» What you should do
Once the line containing "and+or+nand+nor | 3 | 1.29" has been copied, stop; copy every line before it exactly, beginning with the first line of the material below.

....................

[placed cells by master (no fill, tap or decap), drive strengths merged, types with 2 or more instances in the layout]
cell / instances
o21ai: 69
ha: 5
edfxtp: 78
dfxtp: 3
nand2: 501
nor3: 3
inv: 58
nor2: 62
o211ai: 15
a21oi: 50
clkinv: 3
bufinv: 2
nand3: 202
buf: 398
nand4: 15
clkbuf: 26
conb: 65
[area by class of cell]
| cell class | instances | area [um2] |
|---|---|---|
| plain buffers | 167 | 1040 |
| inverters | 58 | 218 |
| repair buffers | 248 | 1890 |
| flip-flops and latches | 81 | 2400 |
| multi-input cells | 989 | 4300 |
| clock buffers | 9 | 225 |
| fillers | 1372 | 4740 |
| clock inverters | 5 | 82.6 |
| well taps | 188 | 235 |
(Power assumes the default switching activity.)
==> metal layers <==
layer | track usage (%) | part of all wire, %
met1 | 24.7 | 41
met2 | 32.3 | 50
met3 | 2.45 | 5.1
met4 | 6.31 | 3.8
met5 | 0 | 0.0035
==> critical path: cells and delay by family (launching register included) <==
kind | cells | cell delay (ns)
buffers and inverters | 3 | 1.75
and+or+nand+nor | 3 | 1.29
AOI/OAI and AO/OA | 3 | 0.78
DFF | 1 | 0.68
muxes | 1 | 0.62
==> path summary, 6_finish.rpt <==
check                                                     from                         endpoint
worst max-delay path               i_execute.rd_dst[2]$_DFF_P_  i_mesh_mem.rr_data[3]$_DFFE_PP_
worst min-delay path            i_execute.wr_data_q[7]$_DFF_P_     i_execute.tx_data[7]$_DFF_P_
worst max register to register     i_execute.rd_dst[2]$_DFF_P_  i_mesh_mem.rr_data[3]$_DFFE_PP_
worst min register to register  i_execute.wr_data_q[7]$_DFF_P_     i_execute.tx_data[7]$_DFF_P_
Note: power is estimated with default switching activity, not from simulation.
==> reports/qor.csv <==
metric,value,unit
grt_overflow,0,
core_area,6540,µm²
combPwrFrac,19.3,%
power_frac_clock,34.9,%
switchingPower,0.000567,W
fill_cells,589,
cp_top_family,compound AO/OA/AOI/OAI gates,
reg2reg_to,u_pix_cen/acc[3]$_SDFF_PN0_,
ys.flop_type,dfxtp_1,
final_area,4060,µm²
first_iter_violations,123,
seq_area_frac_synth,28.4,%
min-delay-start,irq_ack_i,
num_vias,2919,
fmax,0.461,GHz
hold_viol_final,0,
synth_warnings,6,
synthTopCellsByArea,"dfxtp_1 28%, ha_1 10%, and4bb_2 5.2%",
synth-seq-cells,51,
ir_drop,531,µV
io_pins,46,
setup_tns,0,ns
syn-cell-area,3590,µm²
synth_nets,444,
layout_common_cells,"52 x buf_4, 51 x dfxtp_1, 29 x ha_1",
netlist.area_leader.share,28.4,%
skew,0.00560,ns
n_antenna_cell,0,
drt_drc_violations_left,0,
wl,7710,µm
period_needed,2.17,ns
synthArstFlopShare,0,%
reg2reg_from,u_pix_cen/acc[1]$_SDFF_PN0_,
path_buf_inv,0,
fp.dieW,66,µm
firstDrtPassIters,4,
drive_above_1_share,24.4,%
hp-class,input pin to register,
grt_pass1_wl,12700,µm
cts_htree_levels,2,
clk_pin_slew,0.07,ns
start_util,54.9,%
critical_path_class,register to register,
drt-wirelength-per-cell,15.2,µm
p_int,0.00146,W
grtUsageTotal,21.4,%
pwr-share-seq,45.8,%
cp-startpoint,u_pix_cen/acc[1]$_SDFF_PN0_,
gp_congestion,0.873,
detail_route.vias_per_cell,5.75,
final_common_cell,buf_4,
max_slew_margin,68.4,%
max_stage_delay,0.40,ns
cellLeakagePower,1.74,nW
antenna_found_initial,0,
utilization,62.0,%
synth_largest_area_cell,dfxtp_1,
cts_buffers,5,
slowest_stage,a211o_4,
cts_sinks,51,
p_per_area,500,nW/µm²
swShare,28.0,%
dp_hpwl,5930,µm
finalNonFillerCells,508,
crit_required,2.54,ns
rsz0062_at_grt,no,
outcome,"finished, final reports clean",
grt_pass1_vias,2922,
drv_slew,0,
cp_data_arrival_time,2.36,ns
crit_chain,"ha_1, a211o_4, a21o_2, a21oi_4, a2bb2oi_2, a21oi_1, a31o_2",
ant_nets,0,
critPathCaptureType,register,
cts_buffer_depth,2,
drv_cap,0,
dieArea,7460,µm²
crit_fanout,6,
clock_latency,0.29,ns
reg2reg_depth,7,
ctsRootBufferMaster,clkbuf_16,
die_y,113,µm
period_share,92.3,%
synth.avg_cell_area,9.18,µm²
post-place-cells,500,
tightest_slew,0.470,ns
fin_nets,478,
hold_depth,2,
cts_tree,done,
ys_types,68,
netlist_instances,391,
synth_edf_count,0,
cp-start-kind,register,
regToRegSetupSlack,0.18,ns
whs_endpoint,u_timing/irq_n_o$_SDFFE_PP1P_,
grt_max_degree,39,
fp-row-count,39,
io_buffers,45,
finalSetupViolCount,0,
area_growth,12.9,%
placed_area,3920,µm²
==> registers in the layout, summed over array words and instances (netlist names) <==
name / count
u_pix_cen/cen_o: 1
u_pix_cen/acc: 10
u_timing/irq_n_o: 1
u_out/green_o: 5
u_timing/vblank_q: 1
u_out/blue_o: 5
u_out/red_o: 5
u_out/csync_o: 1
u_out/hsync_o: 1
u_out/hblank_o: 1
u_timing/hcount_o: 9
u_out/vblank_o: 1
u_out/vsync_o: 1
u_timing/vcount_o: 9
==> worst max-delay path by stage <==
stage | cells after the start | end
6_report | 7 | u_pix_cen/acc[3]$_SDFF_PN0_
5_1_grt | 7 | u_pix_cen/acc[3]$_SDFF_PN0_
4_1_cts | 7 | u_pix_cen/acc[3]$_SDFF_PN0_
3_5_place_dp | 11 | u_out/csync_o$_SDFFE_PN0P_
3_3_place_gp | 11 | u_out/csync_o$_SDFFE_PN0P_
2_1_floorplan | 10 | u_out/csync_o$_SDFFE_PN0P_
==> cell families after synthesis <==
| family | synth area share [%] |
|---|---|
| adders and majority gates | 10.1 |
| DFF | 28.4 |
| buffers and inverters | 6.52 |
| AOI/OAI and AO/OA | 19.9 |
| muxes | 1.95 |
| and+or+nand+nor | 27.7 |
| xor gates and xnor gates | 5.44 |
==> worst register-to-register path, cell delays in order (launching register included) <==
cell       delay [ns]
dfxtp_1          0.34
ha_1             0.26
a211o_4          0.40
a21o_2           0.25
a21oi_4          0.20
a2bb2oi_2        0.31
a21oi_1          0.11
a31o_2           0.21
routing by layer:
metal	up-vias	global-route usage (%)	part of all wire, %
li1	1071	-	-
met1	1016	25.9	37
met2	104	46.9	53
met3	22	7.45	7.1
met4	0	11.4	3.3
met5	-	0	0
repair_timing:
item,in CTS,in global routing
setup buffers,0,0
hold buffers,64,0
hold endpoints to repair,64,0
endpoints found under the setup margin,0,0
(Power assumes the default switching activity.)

....................

» Exercise response
[placed cells by master (no fill, tap or decap), drive strengths merged, types with 2 or more instances in the layout]
cell / instances
o21ai: 69
ha: 5
edfxtp: 78
dfxtp: 3
nand2: 501
nor3: 3
inv: 58
nor2: 62
o211ai: 15
a21oi: 50
clkinv: 3
bufinv: 2
nand3: 202
buf: 398
nand4: 15
clkbuf: 26
conb: 65
[area by class of cell]
| cell class | instances | area [um2] |
|---|---|---|
| plain buffers | 167 | 1040 |
| inverters | 58 | 218 |
| repair buffers | 248 | 1890 |
| flip-flops and latches | 81 | 2400 |
| multi-input cells | 989 | 4300 |
| clock buffers | 9 | 225 |
| fillers | 1372 | 4740 |
| clock inverters | 5 | 82.6 |
| well taps | 188 | 235 |
(Power assumes the default switching activity.)
==> metal layers <==
layer | track usage (%) | part of all wire, %
met1 | 24.7 | 41
met2 | 32.3 | 50
met3 | 2.45 | 5.1
met4 | 6.31 | 3.8
met5 | 0 | 0.0035
==> critical path: cells and delay by family (launching register included) <==
kind | cells | cell delay (ns)
buffers and inverters | 3 | 1.75
and+or+nand+nor | 3 | 1.29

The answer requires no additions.